Exercise: Your output should be the lines from the start of the data through the line containing "set_output_delay 0.225 -clock", exactly and nothing more.

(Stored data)

[Start of section]

$ cat config.mk
export PLATFORM = sky130hd
export DESIGN_NAME = tile_cfg_bank
export DESIGN_NICKNAME = d
export VERILOG_FILES = /design/src/rtl/cfgbank_pkg.sv /design/src/rtl/cfg_addr_decode.sv /design/src/rtl/cfg_reg_array.sv /design/src/rtl/cfg_read_mux.sv /design/src/rtl/tile_cfg_bank.sv
export SDC_FILE = /design/constraint.sdc
export NUM_CORES = 1
export LEC_CHECK = 0
export BUFFER_PORTS_ARGS = -buffer_cell sky130_fd_sc_hd__buf_2
export CORE_UTILIZATION = 35
export CTS_CLUSTER_SIZE = 8
export DETAILED_ROUTE_END_ITERATION = 6
export PLACE_DENSITY = 0.57
export SYNTH_ARGS = -nofsm -noshare
export SYNTH_HDL_FRONTEND = slang
export SYNTH_HIERARCHICAL = 1
export SYNTH_SLANG_ARGS = --single-unit
$ cat constraint.sdc
create_clock -name clk -period 2.25 [get_ports clk]
set_input_delay 0.225 -clock clk [delete_from_list [all_inputs] [get_ports clk]]
set_output_delay 0.225 -clock clk [all_outputs]
set_load 0.1 [all_outputs]
$ cat src/rtl/cfgbank_pkg.sv
package cfgbank_pkg;
  localparam int CFG_AW  = 32;
  localparam int FIELD_W = 8;

  typedef struct packed {
    logic [FIELD_W-1:0] idx;
    logic [FIELD_W-1:0] spare;
    logic [FIELD_W-1:0] x;
    logic [FIELD_W-1:0] y;
  } cfg_addr_t;

  function automatic logic [15:0] tile_id(input logic [7:0] x, input logic [7:0] y);
    return {x, y};
  endfunction
endpackage

$ cat src/rtl/cfg_addr_decode.sv
module cfg_addr_decode
  import cfgbank_pkg::*;
#(
  parameter int TILE_X   = 3,
  parameter int TILE_Y   = 5,
  parameter int NUM_REGS = 8,
  localparam int IDX_W   = (NUM_REGS > 1) ? $clog2(NUM_REGS) : 1
) (
  input  logic [CFG_AW-1:0] addr,
  input  logic              wr,
  output logic              tile_hit,
  output logic              idx_ok,
  output logic [IDX_W-1:0]  sel_idx,
  output logic [NUM_REGS-1:0] wen
);
  cfg_addr_t a;
  assign a = cfg_addr_t'(addr);

  localparam logic [15:0] MY_ID = tile_id(TILE_X[7:0], TILE_Y[7:0]);

  assign tile_hit = (tile_id(a.x, a.y) == MY_ID);
  assign idx_ok   = ({24'b0, a.idx} < 32'(NUM_REGS));
  assign sel_idx  = a.idx[IDX_W-1:0];

  for (genvar i = 0; i < NUM_REGS; i++) begin : g_wen
    assign wen[i] = wr && tile_hit && (a.idx == FIELD_W'(i));
  end
endmodule

$ cat src/rtl/cfg_reg_array.sv
module cfg_reg_array #(
  parameter int NUM_REGS = 8,
  parameter int DATA_W   = 32
) (
  input  logic                clk,
  input  logic                rst,
  input  logic [NUM_REGS-1:0] wen,
  input  logic [DATA_W-1:0]   wdata,
  output logic [DATA_W-1:0]   regs [NUM_REGS]
);
  for (genvar i = 0; i < NUM_REGS; i++) begin : g_reg
    always_ff @(posedge clk) begin
      if (rst)
        regs[i] <= '0;
      else if (wen[i])
        regs[i] <= wdata;
    end
  end
endmodule

$ cat src/rtl/cfg_read_mux.sv
module cfg_read_mux #(
  parameter int NUM_REGS = 8,
  parameter int DATA_W   = 32,
  localparam int IDX_W   = (NUM_REGS > 1) ? $clog2(NUM_REGS) : 1
) (
  input  logic              rd,
  input  logic              tile_hit,
  input  logic              idx_ok,
  input  logic [IDX_W-1:0]  sel_idx,
  input  logic [DATA_W-1:0] regs [NUM_REGS],
  output logic [DATA_W-1:0] rdata
);
  always_comb begin
    rdata = '0;
    if (rd && tile_hit && idx_ok)
      rdata = regs[sel_idx];
  end
endmodule

$ cat src/rtl/tile_cfg_bank.sv
module tile_cfg_bank
  import cfgbank_pkg::*;
#(
  parameter int TILE_X   = 3,
  parameter int TILE_Y   = 5,
  parameter int NUM_REGS = 8,
  parameter int DATA_W   = 32,
  localparam int IDX_W   = (NUM_REGS > 1) ? $clog2(NUM_REGS) : 1
) (
  input  logic              clk,
  input  logic              rst,
  input  logic [CFG_AW-1:0] cfg_addr,
  input  logic [DATA_W-1:0] cfg_wdata,
  input  logic              cfg_wr,
  input  logic              cfg_rd,
  output logic [DATA_W-1:0] cfg_rdata
);
  logic                tile_hit;
  logic                idx_ok;
  logic [IDX_W-1:0]    sel_idx;
  logic [NUM_REGS-1:0] wen;
  logic [DATA_W-1:0]   regs [NUM_REGS];

  cfg_addr_decode #(
    .TILE_X(TILE_X), .TILE_Y(TILE_Y), .NUM_REGS(NUM_REGS)
  ) u_dec (
    .addr(cfg_addr), .wr(cfg_wr), .tile_hit(tile_hit),
    .idx_ok(idx_ok), .sel_idx(sel_idx), .wen(wen)
  );

  cfg_reg_array #(.NUM_REGS(NUM_REGS), .DATA_W(DATA_W)) u_regs (
    .clk(clk), .rst(rst), .wen(wen), .wdata(cfg_wdata), .regs(regs)
  );

  cfg_read_mux #(.NUM_REGS(NUM_REGS), .DATA_W(DATA_W)) u_rmux (
    .rd(cfg_rd), .tile_hit(tile_hit), .idx_ok(idx_ok),
    .sel_idx(sel_idx), .regs(regs), .rdata(cfg_rdata)
  );
endmodule

# --- Word level (Yosys, flattened, before mapping) ---
# Cells that the tools add are included.
# W data, S select, Z words.
classes:
  bitwise_logic: 1
  eq_ne: 8
  muxes: 4
  magnitude_cmp: 2
  n_reduce_logical: 12
ops:
  columns: ["operator", "count"]
  rows:
  - ["$bmux W32 S3", 1]
  - ["$mux W32", 3]
  - ["$eq A8 B3 Y1 const B", 4]
  - ["$eq A16 B10 Y1 const B", 1]
  - ["$eq A8 B2 Y1 const B", 2]
  - ["$logic_and A1 B1 Y1", 11]
  - ["$eq A8 B1 Y1 const B", 1]
  - ["$logic_not A8 Y1", 1]
  - ["$lt A8 B4 Y1 const B", 1]
  - ["$ge A4 B4 Y1 const B", 1]
  - ["$not A3 Y4", 1]
word_totals:
  out_inout_bits: 32
  regBits: 256
  input_bits: 68
  word_cells: 35

# --- Logic depth before layout (Yosys ltp) ---
depth:
  depth_word: 5
  ltp_mapped: 8
  mapped_depth_nobuf: 5

# --- Modules after synthesis ---
# Netlist, hierarchy kept.
by_module_without_submodules:
  columns: ["module", "instances", "seq_area_each_um2", "area_each_um2", "cells_each"]
  rows:
  - ["cfg_reg_array", 1, 5124.9, 9521.6, 860]
  - ["cfg_read_mux", 1, 0.0, 2021.9, 120]
  - ["cfg_addr_decode", 1, 0.0, 212.7, 28]

# --- Worst setup path before layout ---
# No wires, ideal clock.
synth_timing:
  path_type: "input port to output port"
  startpoint: "input cfg_addr[12]"
  endpoint: "output cfg_rdata[0]"
  required_ps: 2025
  path_stages: 7
  t_arrival_ps: 2511
  n_path_buf: 3
  slack_ps: -486
  path_cell_list: "or4b_4 buf_6 nor3b_1 and4_1 clkbuf_1 clkbuf_1 a22o_1"
synth_between:
  elab_chain_cells: 4
synth_lines:
  columns: ["item", "line", "text"]
  rows:
  - ["start, declared", "tile_cfg_bank.sv:12", "input logic [CFG_AW-1:0] cfg_addr,"]
  - ["$eq A16 B10 Y1", "cfg_addr_decode.sv:21", "assign tile_hit = (tile_id(a.x, a.y) == MY_ID);"]
  - ["via tile_hit", "tile_cfg_bank.sv:18", "logic tile_hit;"]
  - ["$logic_and A1 B1 Y1 (2 in a row)", "cfg_read_mux.sv:15", "if (rd && tile_hit && idx_ok)"]
  - ["$mux W32", "cfg_read_mux.sv:15", null]
  - ["end, declared", "tile_cfg_bank.sv:16", "output logic [DATA_W-1:0] cfg_rdata"]
# The timed path passes the listed nets, and every way through them passes these cells.

# --- Final worst setup path ---
layout_timing:
  startpoint: "input cfg_addr[12]"
  endpoint: "output cfg_rdata[25]"
# The elaborated chain is that of the path after synthesis.

==> impl_metrics.tcl <==
set metrics [dict create \
    clock_skew_ps 0 \
    power.density_mw_per_mm2 682.8 \
    initial_core_util 0.3586 \
    clkTransAtPathRegs_ps 50 \
    cp_top_family "simple AND/OR/NAND/NOR gates" \
    hold_buffers 0 \
    hold_depth 3 \
    path_depth 7 \
    clock_latency_ps 500 \
    viasPerCell 4.938 \
    rsz0062_at_grt "true" \
    grt_use_total 0.1568 \
    routedWlPerCell_um 17.61 \
    netlist_area_mm2 0.01176 \
    top_register "u_regs/regs" \
    post-route-min-period_ps 2216 \
    area_delta_synth_final_pct 22.16 \
    hold_violations 0 \
    crit_type "input port to output port" \
    cp-end-kind "output port" \
    portBuffers 91 \
    fmax_mhz 451.3 \
    rows 66 \
    critPathSlowestCell "or4b_4" \
    cpPeakStageDelay_ps 560 \
    ctsHtreeMaxLevel 2 \
    crit_chain "buf_6 > or4b_4 > nor3b_4 > and4_4 > clkbuf_16 > a22o_4 > buf_12" \
    reg_top3 "u_regs/regs: 256 flops" \
    drtIter0Drc 507 \
    cts_tree "yes" \
    cap_violations 0 \
    cp.buffers_inverters 3 \
    cp_max_fo 6 \
    clockBufferDepth 3 \
    n_antenna_cell 0 \
    crit_required_ps 2030 \
    ys_seq_area_frac 0.4359 \
    yosysUniqueCellTypes 27 \
    antenna_found_initial 0 \
    worst-slew-pin-transition_ps 511.4 \
    routed_wl_um 26810 \
    cp.arrival_ps 1990 \
    syn_nets 1076 \
    slew_viol_final 0 \
    power_mw 9.806 \
    pin_count 100 \
    postSynthCellCount 1008 \
    synth-seq-cells 256 \
    nets 1145 \
    status "finished clean" \
    die_y_um 185.3 \
    antenna_left 0 \
    via_count 7515 \
    die_w_um 185.3 \
    drcViolationCount 0 \
    grt_first_pass_wirelength_um 41700 \
    fin_tns_setup_ps 0 \
    ir_drop_mv 0.4490 \
    syn_area_per_cell_um2 11.66 \
    numCtsBuffers 38 \
    p_leak_nw 5.201 \
    slew_headroom 0.6591 \
    final_area_mm2 0.01436 \
    largest_reg_flops 256 \
    grt_pass1_vias 7393 \
    die_area_mm2 0.03433 \
    cts-root-buf "clkbuf_16" \
    filler_cell_count 3096 \
    grt-ovfl-total 0 \
    r2r_cells 2 \
    cp-start-kind "input port" \
    clock-sinks 256 \
    drive_above_1_share 0.2565 \
    dr.pass1.iters 5 \
    holdCritPathClass "input port to register" \
    ys_warn_count 6 \
    dp_hpwl_um 16660 \
    final.period_utilization 0.9848 \
    gp_congestion 0.6971 \
    setup-violations-final 0 \
    fp.coreArea_mm2 0.03278 \
    grt_start_max_net_pins 111 \
    place_area_mm2 0.01318 \
]
## power by group
| part | internal [mW] | total [mW] | switching [mW] |
|---|---|---|---|
| clock | 3.02 | 4.90 | 1.89 |
| combinational | 0.129 | 0.357 | 0.228 |
| sequential | 4.55 | 4.55 | 0.0000000814 |
| total | 7.69 | 9.81 | 2.12 |
## worst register-to-register path: stages (launching register included)
cell	delay, ps
dfxtp_1	310
mux2i_1	130
nor2_1	70
## logic make-up after synthesis
| family | after synthesis | synth area share |
|---|---|---|
| muxes | 320 | 0.3495 |
| and+or+nand+nor | 282 | 0.09898 |
| DFF | 256 | 0.4359 |
| buffers and inverters | 118 | 0.09174 |
| AOI/OAI and AO/OA | 32 | 0.02384 |
## synth_stat cells (all sizes together)
cell type  number  area [um2]
or3             1       11.26
and4b           1       10.01
nor3            2       20.02
mux4           64        1546
buf           105        1026
and2            1       6.260
nand2b          2       12.51
nor4b           3       26.28
nand4b          2       17.52
or4b            1       13.76
nor3b           1       7.510
clkbuf         13       52.55
and4            1       8.760
mux2i         256        2562
nor2b           2       12.51
nor4            7       43.79
nor2          256       965.9
dfxtp         256        5125
nand2           2       7.510
a22o           32       280.3
## path summary, 6_finish.rpt
path,from,endpoint,slack [ps]
worst max-delay path,cfg_addr[12],cfg_rdata[25],30
worst min-delay path,cfg_wdata[19],u_regs/regs[19]$_SDFFE_PP0P_,70
worst max register to register,u_regs/regs[145]$_SDFFE_PP0P_,u_regs/regs[145]$_SDFFE_PP0P_,1610
worst min register to register,u_regs/regs[152]$_SDFFE_PP0P_,u_regs/regs[152]$_SDFFE_PP0P_,480
## cell type report
| class | count | area, um2 | share of cell area |
|---|---|---|---|
| Clock buffer | 39 | 964.7 | 0.06717 |
| Clock inverter | 4 | 42.54 | 0.002962 |
| Multi-Input combinational cell | 634 | 5907 | 0.4113 |
| Sequential cell | 256 | 5125 | 0.3569 |
| Tap cell | 442 | 553.0 | 0.03851 |
| Timing Repair Buffer | 147 | 1769 | 0.1232 |
## through the flow
stage | hold WS (ps) | cells | setup slack [ps] | utilization
after floorplan | 451.4 | 1008 | 38.03 | -
after global placement | 464.0 | 1471 | -16.64 | 0.4020
after detailed placement | 472.9 | 1471 | -36.47 | 0.4020
after CTS | 57.44 | 1515 | 22.58 | 0.4331
after global routing | 72.89 | 1522 | -12.00 | 0.4381
final | 73.13 | 1522 | 34.31 | 0.4381
## cell usage in the layout (no fill, tap or decap), types with 2 or more instances in the layout
master and n:
mux2i_1 256, dfxtp_1 256, nor2_1 254, buf_12 59, buf_2 56, clkbuf_16 41
mux4_2 36, a22o_4 30, mux4_1 28, buf_4 25, nor4_2 7, buf_6 4
inv_6 2, nor4b_2 2, nor2b_1 2, nand4b_1 2, nand2b_1 2, nor3_4 2
nor2_2 2, a22o_2 2
## per-layer routing
metal	global-route usage	vias up	wire length, um
met1	0.2215	3663	13170
li1	-	3652	-
met2	0.2467	166	12180
met4	0.04165	0	389
met3	0.02517	34	1064
met5	0	-	0
## timing repair
action | 4_1_cts | 5_1_grt
buffers inserted | 1 | 3
pin swaps | 1 | 4
resized for setup | 2 | 8
setup endpoints to repair | 20 | 31
cloned | 0 | 4
No activity file was read; power rests on OpenSTA's default activity.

[End of section]

Answer box:
$ cat config.mk
export PLATFORM = sky130hd
export DESIGN_NAME = tile_cfg_bank
export DESIGN_NICKNAME = d
export VERILOG_FILES = /design/src/rtl/cfgbank_pkg.sv /design/src/rtl/cfg_addr_decode.sv /design/src/rtl/cfg_reg_array.sv /design/src/rtl/cfg_read_mux.sv /design/src/rtl/tile_cfg_bank.sv
export SDC_FILE = /design/constraint.sdc
export NUM_CORES = 1
export LEC_CHECK = 0
export BUFFER_PORTS_ARGS = -buffer_cell sky130_fd_sc_hd__buf_2
export CORE_UTILIZATION = 35
export CTS_CLUSTER_SIZE = 8
export DETAILED_ROUTE_END_ITERATION = 6
export PLACE_DENSITY = 0.57
export SYNTH_ARGS = -nofsm -noshare
export SYNTH_HDL_FRONTEND = slang
export SYNTH_HIERARCHICAL = 1
export SYNTH_SLANG_ARGS = --single-unit
$ cat constraint.sdc
create_clock -name clk -period 2.25 [get_ports clk]
set_input_delay 0.225 -clock clk [delete_from_list [all_inputs] [get_ports clk]]
set_output_delay 0.225 -clock clk [all_outputs]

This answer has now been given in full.